Problem statement: In the entries below, find the line containing "553 | 6.87 |" and the line containing "min | u_frame/rdata[1]". Copy those two lines and everything between them exactly, and only that.
───── Task inputs ─────
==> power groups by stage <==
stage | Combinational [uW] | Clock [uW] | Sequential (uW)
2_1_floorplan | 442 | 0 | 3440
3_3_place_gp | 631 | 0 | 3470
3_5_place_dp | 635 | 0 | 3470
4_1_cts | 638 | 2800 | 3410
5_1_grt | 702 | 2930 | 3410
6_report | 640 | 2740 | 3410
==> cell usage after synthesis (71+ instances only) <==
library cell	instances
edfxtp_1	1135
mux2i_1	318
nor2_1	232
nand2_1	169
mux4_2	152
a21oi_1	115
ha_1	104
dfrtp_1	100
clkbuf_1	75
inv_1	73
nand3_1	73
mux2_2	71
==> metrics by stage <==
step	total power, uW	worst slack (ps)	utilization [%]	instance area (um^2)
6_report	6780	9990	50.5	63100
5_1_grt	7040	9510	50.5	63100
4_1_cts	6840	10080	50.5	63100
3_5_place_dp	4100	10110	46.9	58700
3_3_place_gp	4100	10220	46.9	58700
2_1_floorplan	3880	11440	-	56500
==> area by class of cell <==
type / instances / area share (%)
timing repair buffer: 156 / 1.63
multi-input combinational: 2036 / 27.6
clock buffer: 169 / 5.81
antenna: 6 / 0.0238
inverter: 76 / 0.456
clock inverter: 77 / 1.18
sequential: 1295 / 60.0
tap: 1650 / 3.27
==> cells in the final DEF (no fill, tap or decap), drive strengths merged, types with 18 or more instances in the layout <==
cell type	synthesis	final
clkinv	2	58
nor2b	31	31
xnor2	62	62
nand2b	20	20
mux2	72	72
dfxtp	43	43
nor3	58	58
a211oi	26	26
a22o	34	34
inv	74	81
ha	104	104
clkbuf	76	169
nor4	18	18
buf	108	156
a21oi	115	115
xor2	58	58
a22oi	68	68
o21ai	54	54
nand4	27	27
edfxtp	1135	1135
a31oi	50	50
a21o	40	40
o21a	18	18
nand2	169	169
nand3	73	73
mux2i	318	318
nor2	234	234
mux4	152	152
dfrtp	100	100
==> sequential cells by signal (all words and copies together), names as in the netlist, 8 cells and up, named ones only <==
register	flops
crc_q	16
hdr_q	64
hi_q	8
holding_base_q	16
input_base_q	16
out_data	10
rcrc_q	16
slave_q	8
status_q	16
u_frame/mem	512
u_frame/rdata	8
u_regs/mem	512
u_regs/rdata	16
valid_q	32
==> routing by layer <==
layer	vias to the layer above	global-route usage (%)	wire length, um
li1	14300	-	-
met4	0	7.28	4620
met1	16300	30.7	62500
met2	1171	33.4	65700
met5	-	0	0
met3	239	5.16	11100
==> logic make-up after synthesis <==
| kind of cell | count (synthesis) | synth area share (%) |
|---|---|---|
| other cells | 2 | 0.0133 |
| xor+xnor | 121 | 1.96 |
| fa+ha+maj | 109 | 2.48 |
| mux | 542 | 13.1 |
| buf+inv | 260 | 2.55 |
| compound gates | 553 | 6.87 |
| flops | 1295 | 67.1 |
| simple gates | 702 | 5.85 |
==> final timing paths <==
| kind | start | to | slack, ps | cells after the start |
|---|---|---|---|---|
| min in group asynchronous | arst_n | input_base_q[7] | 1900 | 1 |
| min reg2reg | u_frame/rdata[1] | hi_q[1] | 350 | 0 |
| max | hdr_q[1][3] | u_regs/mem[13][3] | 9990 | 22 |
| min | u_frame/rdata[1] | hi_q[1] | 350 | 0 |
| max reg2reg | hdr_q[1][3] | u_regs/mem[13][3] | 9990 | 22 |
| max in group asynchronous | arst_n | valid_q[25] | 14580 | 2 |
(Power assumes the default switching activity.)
File: src/hw/rtl/gclf_pkg.sv
package gclf_pkg;

   localparam int unsigned CHAR_W    = 8;
   localparam int unsigned COUNT_W   = 8;

   localparam logic [COUNT_W-1:0] MAX_LINE_CHARS = COUNT_W'(128);

   localparam logic [CHAR_W-1:0] CHAR_LF     = 8'h0A;
   localparam logic [CHAR_W-1:0] CHAR_CR     = 8'h0D;
   localparam logic [CHAR_W-1:0] CHAR_SPACE  = 8'h20;
   localparam logic [CHAR_W-1:0] CHAR_PCT    = 8'h25;
   localparam logic [CHAR_W-1:0] CHAR_LPAREN = 8'h28;
   localparam logic [CHAR_W-1:0] CHAR_RPAREN = 8'h29;
   localparam logic [CHAR_W-1:0] CHAR_SEMI   = 8'h3B;
   localparam logic [CHAR_W-1:0] CHAR_LOW_A  = 8'h61;
   localparam logic [CHAR_W-1:0] CHAR_LOW_Z  = 8'h7A;
   localparam logic [CHAR_W-1:0] CASE_OFFSET = 8'h20;

   typedef logic [CHAR_W-1:0]  char_type;
   typedef logic [COUNT_W-1:0] count_type;

   function automatic char_type upcase(input char_type c);
      if (c >= CHAR_LOW_A && c <= CHAR_LOW_Z) begin
         return char_type'(c - CASE_OFFSET);
      end
      return c;
   endfunction

endpackage
===== config.mk =====
export PLATFORM = sky130hd
export DESIGN_NAME = four_function_calculator_core_flat
export DESIGN_NICKNAME = d
export VERILOG_FILES = /design/src/rtl/ffc_pkg.sv /design/src/rtl/ffc_if.sv /design/src/rtl/ffc_digit_store.sv /design/src/rtl/ffc_arith.sv /design/src/rtl/four_function_calculator_core.sv /design/src/flat_wrapper.sv
export VERILOG_INCLUDE_DIRS = /design/src /design/src/rtl
export SDC_FILE = /design/constraint.sdc
export NUM_CORES = 2
export LEC_CHECK = 0
export ABC_AREA = 1
export BUFFER_PORTS_ARGS = -buffer_cell sky130_fd_sc_hd__buf_4
export CELL_PAD_IN_SITES_DETAIL_PLACEMENT = 0
export CELL_PAD_IN_SITES_GLOBAL_PLACEMENT = 1
export CORE_MARGIN = 8
export CORE_UTILIZATION = 40
export CTS_BUF_LIST = sky130_fd_sc_hd__clkbuf_4 sky130_fd_sc_hd__clkbuf_8
export DETAILED_ROUTE_END_ITERATION = 6
export HOLD_SLACK_MARGIN = 0.08
export PLACE_DENSITY = 0.82
export REMOVE_ABC_BUFFERS = 1
export SYNTH_ARGS = -nofsm -noshare
export SYNTH_HDL_FRONTEND = slang
export SYNTH_SLANG_ARGS = --single-unit

===== constraint.sdc =====
create_clock -name clock -period 5.8 [get_ports clock]
set_clock_uncertainty 0.15 [all_clocks]
set_input_delay 0.58 -clock clock [delete_from_list [all_inputs] [get_ports clock]]
set_output_delay 0.58 -clock clock [all_outputs]
set_load 0.005 [all_outputs]
<file path="config.mk">
export PLATFORM = sky130hd
export DESIGN_NAME = three_class_priority_lifo
export DESIGN_NICKNAME = d
export VERILOG_FILES = /design/src/rtl/tcpl_pkg.sv /design/src/rtl/tcpl_mem.sv /design/src/rtl/three_class_priority_lifo.sv
export SDC_FILE = /design/constraint.sdc
export NUM_CORES = 2
export LEC_CHECK = 0
export ABC_AREA = 0
export BUFFER_PORTS_ARGS = -buffer_cell sky130_fd_sc_hd__buf_2
export CAP_MARGIN = 20
export CORE_MARGIN = 8
export CORE_UTILIZATION = 55
export CTS_CLUSTER_DIAMETER = 120
export DETAILED_ROUTE_END_ITERATION = 10
export GPL_TIMING_DRIVEN = 0
export PLACE_DENSITY = 0.71
export SYNTH_ARGS = -nofsm -noshare
export SYNTH_HDL_FRONTEND = slang
export SYNTH_HIERARCHICAL = 1
export SYNTH_SLANG_ARGS = --single-unit
</file>
<file path="constraint.sdc">
create_clock -name clk -period 17.4 [get_ports clk]
set_input_delay 1.74 -clock clk [delete_from_list [all_inputs] [get_ports clk]]
set_output_delay 1.74 -clock clk [all_outputs]
set_load 0.01 [all_outputs]
</file>
===== src/rtl/rhcm_pkg.sv =====
// Shared constants, opcodes, status codes and hash mixing constants for the coordinate map.
package rhcm_pkg;

   localparam int SLOTS_DEFAULT = 1024;
   localparam int ID_W = 10;
   localparam int STATUS_W = 2;
   localparam int OP_W = 2;
   localparam int KEY_W = 64;
   localparam int HALF_W = 32;

   localparam logic [OP_W-1:0] OP_LOOKUP = 2'd0;
   localparam logic [OP_W-1:0] OP_INSERT = 2'd1;
   localparam logic [OP_W-1:0] OP_REMOVE = 2'd2;

   localparam logic [STATUS_W-1:0] ST_OK = 2'd0;
   localparam logic [STATUS_W-1:0] ST_NOT_FOUND = 2'd1;
   localparam logic [STATUS_W-1:0] ST_DUPLICATE = 2'd2;
   localparam logic [STATUS_W-1:0] ST_NO_ID = 2'd3;

   localparam logic [63:0] MIX_C1 = 64'hBF58476D1CE4E5B9;
   localparam logic [63:0] MIX_C2 = 64'h94D049BB133111EB;

endpackage


===== src/rtl/rhcm_mul64.sv =====
// Multi-cycle 64 by 64 bit multiplier, low 64 bits of the product, 16-bit digits.
module rhcm_mul64
   import rhcm_pkg::*;
(
   input  logic        clock,
   input  logic        reset,
   input  logic        start,
   input  logic [63:0] op_a,
   input  logic [63:0] op_b,
   output logic        done,
   output logic [63:0] product
);

   logic [63:0] a_ff, a_in;
   logic [63:0] b_ff, b_in;
   logic [63:0] acc_ff, acc_in;
   logic [2:0]  cnt_ff, cnt_in;
   logic        busy_ff, busy_in;
   logic        done_ff, done_in;
   logic [79:0] part;

   // Each step multiplies a by one 16-bit digit of b and shifts a up one digit.
   assign part = a_ff * {64'd0, b_ff[15:0]};

   always_comb begin
      a_in = a_ff;
      b_in = b_ff;
      acc_in = acc_ff;
      cnt_in = cnt_ff;
      busy_in = busy_ff;
      done_in = 1'b0;
      if (start) begin
         a_in = op_a;
         b_in = op_b;
         acc_in = '0;
         cnt_in = '0;
         busy_in = 1'b1;
      end else if (busy_ff) begin
         acc_in = acc_ff + part[63:0];
         a_in = {a_ff[47:0], 16'd0};
         b_in = {16'd0, b_ff[63:16]};
         cnt_in = cnt_ff + 3'd1;
         if (cnt_ff == 3'd3) begin
            busy_in = 1'b0;
            done_in = 1'b1;
         end
      end
   end

   always_ff @(posedge clock) begin
      if (reset) begin
         busy_ff <= 1'b0;
         done_ff <= 1'b0;
         cnt_ff <= '0;
      end else begin
         busy_ff <= busy_in;
         done_ff <= done_in;
         cnt_ff <= cnt_in;
      end
      a_ff <= a_in;
      b_ff <= b_in;
      acc_ff <= acc_in;
   end

   assign done = done_ff;
   assign product = acc_ff;

endmodule
<file path="src/hw/rtl/lsp_pkg.sv">
// Package: shared types, constants and functions of the light style pattern player.
`timescale 1ns / 1ps

package lsp_pkg;

  // Default sizes of the style tables.
  localparam int NUM_STYLES      = 64;
  localparam int MAX_PATTERN_LEN = 64;

  // Field widths of the word ports.
  localparam int FUNC_W   = 2;
  localparam int SIDX_W   = 8;
  localparam int POS_W    = 6;
  localparam int CHAR_W   = 8;
  localparam int LEN_W    = 7;
  localparam int FRAME_W  = 32;
  localparam int LEVEL_W  = 5;
  localparam int WEIGHT_W = 7;
  localparam int ACTIVE_W = 7;

  // Frame modulo length: this many quotient bits are resolved per cycle.
  localparam int DIV_BITS  = 4;
  localparam int DIV_STEPS = FRAME_W / DIV_BITS;
  localparam int STEP_W    = $clog2(DIV_STEPS);

  // Letter range and drive weight constants.
  localparam logic [CHAR_W-1:0]   LETTER_LO   = 8'd97;   // 'a'
  localparam logic [CHAR_W-1:0]   LETTER_HI   = 8'd122;  // 'z'
  localparam logic [CHAR_W-1:0]   ASCII_TOP   = 8'd127;
  localparam logic [LEVEL_W-1:0]  FULL_LEVEL  = 5'd25;
  localparam logic [WEIGHT_W-1:0] WEIGHT_BASE = 7'd25;
  localparam logic [WEIGHT_W-1:0] WEIGHT_STEP = 7'd3;

  typedef enum logic [FUNC_W-1:0] {
    FUNC_WRITE  = 2'd0,
    FUNC_LENGTH = 2'd1,
    FUNC_FRAME  = 2'd2,
    FUNC_QUERY  = 2'd3
  } func_e;

  typedef enum logic [2:0] {
    ST_IDLE,
    ST_EXEC,
    ST_LEN,
    ST_DIV,
    ST_RD,
    ST_FIN,
    ST_FULL
  } state_e;

  // Commands from the controller to the datapath.
  typedef struct packed {
    logic capture;
    logic store_we;
    logic len_we;
    logic frame_we;
    logic div_start;
    logic div_step;
    logic res_load;
    logic res_full;
  } cmd_t;

  // Status from the datapath to the controller.
  typedef struct packed {
    func_e func;
    logic  sidx_ok;
    logic  pos_ok;
    logic  plen_zero;
    logic  div_last;
    logic  out_free;
  } status_t;

  // Pattern byte to brightness level. Bytes of 128 and above are negative
  // as signed characters and so fall below 'a'.
  function automatic logic [LEVEL_W-1:0] letter_level(input logic [CHAR_W-1:0] b);
    logic [CHAR_W-1:0] diff;
    diff = b - LETTER_LO;
    if (b inside {[LETTER_LO:LETTER_HI]}) begin
      return diff[LEVEL_W-1:0];
    end else if (b inside {[LETTER_HI + 8'd1:ASCII_TOP]}) begin
      return FULL_LEVEL;
    end else begin
      return '0;
    end
  endfunction

  // Drive weight in hundredths: 25 + 3 * level.
  function automatic logic [WEIGHT_W-1:0] level_weight(input logic [LEVEL_W-1:0] lvl);
    return WEIGHT_BASE + WEIGHT_STEP * WEIGHT_W'(lvl);
  endfunction

endpackage

</file>
<file path="src/hw/rtl/lsp_ctrl.sv">
// Controller state machine: sequences each input word through the datapath.
`timescale 1ns / 1ps

module lsp_ctrl (
  input  logic              clk_i,
  input  logic              rst_ni,
  input  logic              in_valid_i,
  output logic              in_ready_o,
  input  lsp_pkg::status_t  stat_i,
  output lsp_pkg::cmd_t     cmd_o
);

  lsp_pkg::state_e state_q, state_d;

  always_ff @(posedge clk_i or negedge rst_ni) begin
    if (!rst_ni) begin
      state_q <= lsp_pkg::ST_IDLE;
    end else begin
      state_q <= state_d;
    end
  end

  // Next state.
  always_comb begin
    state_d = state_q;
    case (state_q)
      lsp_pkg::ST_IDLE: begin
        if (in_valid_i) state_d = lsp_pkg::ST_EXEC;
      end
      lsp_pkg::ST_EXEC: begin
        if (stat_i.func == lsp_pkg::FUNC_QUERY) begin
          state_d = stat_i.sidx_ok ? lsp_pkg::ST_LEN : lsp_pkg::ST_FULL;
        end else begin
          state_d = lsp_pkg::ST_IDLE;
        end
      end
      lsp_pkg::ST_LEN: begin
        state_d = stat_i.plen_zero ? lsp_pkg::ST_FULL : lsp_pkg::ST_DIV;
      end
      lsp_pkg::ST_DIV: begin
        if (stat_i.div_last) state_d = lsp_pkg::ST_RD;
      end
      lsp_pkg::ST_RD: begin
        state_d = lsp_pkg::ST_FIN;
      end
      lsp_pkg::ST_FIN, lsp_pkg::ST_FULL: begin
        if (stat_i.out_free) state_d = lsp_pkg::ST_IDLE;
      end
      default: state_d = lsp_pkg::ST_IDLE;
    endcase
  end

  // Outputs.
  always_comb begin
    cmd_o      = '0;
    in_ready_o = 1'b0;
    case (state_q)
      lsp_pkg::ST_IDLE: begin
        in_ready_o    = 1'b1;
        cmd_o.capture = in_valid_i;
      end
      lsp_pkg::ST_EXEC: begin
        cmd_o.store_we = (stat_i.func == lsp_pkg::FUNC_WRITE) && stat_i.sidx_ok
                         && stat_i.pos_ok;
        cmd_o.len_we   = (stat_i.func == lsp_pkg::FUNC_LENGTH) && stat_i.sidx_ok;
        cmd_o.frame_we = (stat_i.func == lsp_pkg::FUNC_FRAME);
      end
      lsp_pkg::ST_LEN: begin
        cmd_o.div_start = 1'b1;
      end
      lsp_pkg::ST_DIV: begin
        cmd_o.div_step = 1'b1;
      end
      lsp_pkg::ST_FIN: begin
        cmd_o.res_load = stat_i.out_free;
      end
      lsp_pkg::ST_FULL: begin
        cmd_o.res_load = stat_i.out_free;
        cmd_o.res_full = 1'b1;
      end
      default: ;
    endcase
  end

endmodule

</file>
─────
Exercise response:
| compound gates | 553 | 6.87 |
| flops | 1295 | 67.1 |
| simple gates | 702 | 5.85 |
==> final timing paths <==
| kind | start | to | slack, ps | cells after the start |
|---|---|---|---|---|
| min in group asynchronous | arst_n | input_base_q[7] | 1900 | 1 |
| min reg2reg | u_frame/rdata[1] | hi_q[1] | 350 | 0 |
| max | hdr_q[1][3] | u_regs/mem[13][3] | 9990 | 22 |
| min | u_frame/rdata[1] | hi_q[1] | 350 | 0 |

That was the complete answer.